> What you need to do
When you reach the line containing "and+or+nand+nor | 150 | 21.8" in the records below, start copying exactly, and stop once you have copied the line containing "a2111oi_0 0.54, o221ai_2 0.19, o21ai_2 0.13".
┄┄┄┄┄┄
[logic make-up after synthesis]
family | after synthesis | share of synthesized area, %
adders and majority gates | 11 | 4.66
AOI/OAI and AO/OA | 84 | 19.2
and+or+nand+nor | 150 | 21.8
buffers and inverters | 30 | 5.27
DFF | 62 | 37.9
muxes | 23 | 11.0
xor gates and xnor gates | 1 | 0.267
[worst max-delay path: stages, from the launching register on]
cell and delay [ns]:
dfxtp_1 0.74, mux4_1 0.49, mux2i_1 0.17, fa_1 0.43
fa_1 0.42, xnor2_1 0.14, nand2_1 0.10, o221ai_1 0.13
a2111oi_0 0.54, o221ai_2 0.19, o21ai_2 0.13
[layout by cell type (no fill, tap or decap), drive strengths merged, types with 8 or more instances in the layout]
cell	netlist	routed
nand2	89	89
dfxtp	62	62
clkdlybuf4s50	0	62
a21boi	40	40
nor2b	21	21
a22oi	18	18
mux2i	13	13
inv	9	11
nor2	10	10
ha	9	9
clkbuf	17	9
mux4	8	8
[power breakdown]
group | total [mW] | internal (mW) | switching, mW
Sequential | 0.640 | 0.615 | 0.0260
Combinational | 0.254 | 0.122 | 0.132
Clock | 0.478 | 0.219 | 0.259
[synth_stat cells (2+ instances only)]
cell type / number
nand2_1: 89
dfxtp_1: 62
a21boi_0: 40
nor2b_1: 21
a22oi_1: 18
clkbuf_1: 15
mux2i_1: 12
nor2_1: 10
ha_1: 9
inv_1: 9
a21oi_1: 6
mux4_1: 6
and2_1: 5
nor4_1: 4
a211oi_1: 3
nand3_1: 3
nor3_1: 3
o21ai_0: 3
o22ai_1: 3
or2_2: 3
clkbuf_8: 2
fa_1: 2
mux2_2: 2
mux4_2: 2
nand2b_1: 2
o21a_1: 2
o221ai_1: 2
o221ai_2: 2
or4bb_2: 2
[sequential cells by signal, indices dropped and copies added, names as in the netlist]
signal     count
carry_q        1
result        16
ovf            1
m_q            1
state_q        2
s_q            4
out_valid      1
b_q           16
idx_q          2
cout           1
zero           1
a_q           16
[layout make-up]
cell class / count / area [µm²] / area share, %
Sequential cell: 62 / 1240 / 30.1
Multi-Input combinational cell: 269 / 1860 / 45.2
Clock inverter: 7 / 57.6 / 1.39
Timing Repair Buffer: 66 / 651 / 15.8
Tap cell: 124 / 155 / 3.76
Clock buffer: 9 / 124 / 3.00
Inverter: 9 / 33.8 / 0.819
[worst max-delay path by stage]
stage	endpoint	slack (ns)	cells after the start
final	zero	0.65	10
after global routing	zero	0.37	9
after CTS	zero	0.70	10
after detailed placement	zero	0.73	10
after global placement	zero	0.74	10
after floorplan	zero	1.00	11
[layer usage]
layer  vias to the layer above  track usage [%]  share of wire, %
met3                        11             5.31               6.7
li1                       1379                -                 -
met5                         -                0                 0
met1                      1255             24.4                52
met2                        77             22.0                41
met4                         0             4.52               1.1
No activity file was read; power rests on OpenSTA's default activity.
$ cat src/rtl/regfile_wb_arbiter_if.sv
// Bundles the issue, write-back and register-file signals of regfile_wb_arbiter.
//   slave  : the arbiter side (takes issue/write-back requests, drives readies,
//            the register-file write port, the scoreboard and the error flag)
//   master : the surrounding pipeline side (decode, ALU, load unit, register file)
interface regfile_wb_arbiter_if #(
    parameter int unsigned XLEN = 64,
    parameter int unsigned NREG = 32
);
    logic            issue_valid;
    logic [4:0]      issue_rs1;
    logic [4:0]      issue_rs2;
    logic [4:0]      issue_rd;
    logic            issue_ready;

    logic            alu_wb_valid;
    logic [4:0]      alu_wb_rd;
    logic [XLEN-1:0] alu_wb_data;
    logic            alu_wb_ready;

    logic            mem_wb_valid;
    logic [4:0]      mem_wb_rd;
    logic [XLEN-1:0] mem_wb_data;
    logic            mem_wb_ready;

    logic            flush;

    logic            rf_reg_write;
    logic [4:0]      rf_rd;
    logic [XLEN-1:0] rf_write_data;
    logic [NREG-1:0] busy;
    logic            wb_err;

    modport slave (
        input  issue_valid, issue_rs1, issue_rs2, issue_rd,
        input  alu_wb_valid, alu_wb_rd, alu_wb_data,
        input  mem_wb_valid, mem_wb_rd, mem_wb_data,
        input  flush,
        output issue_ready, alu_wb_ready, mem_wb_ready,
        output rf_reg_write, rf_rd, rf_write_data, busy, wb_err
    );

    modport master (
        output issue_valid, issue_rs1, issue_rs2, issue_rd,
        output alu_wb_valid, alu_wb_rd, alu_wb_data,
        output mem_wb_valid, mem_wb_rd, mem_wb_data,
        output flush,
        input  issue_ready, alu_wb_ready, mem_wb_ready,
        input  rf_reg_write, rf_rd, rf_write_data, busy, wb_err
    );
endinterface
┄┄┄┄┄┄
> Written answer
and+or+nand+nor | 150 | 21.8
buffers and inverters | 30 | 5.27
DFF | 62 | 37.9
muxes | 23 | 11.0
xor gates and xnor gates | 1 | 0.267
[worst max-delay path: stages, from the launching register on]
cell and delay [ns]:
dfxtp_1 0.74, mux4_1 0.49, mux2i_1 0.17, fa_1 0.43
fa_1 0.42, xnor2_1 0.14, nand2_1 0.10, o221ai_1 0.13
a2111oi_0 0.54, o221ai_2 0.19, o21ai_2 0.13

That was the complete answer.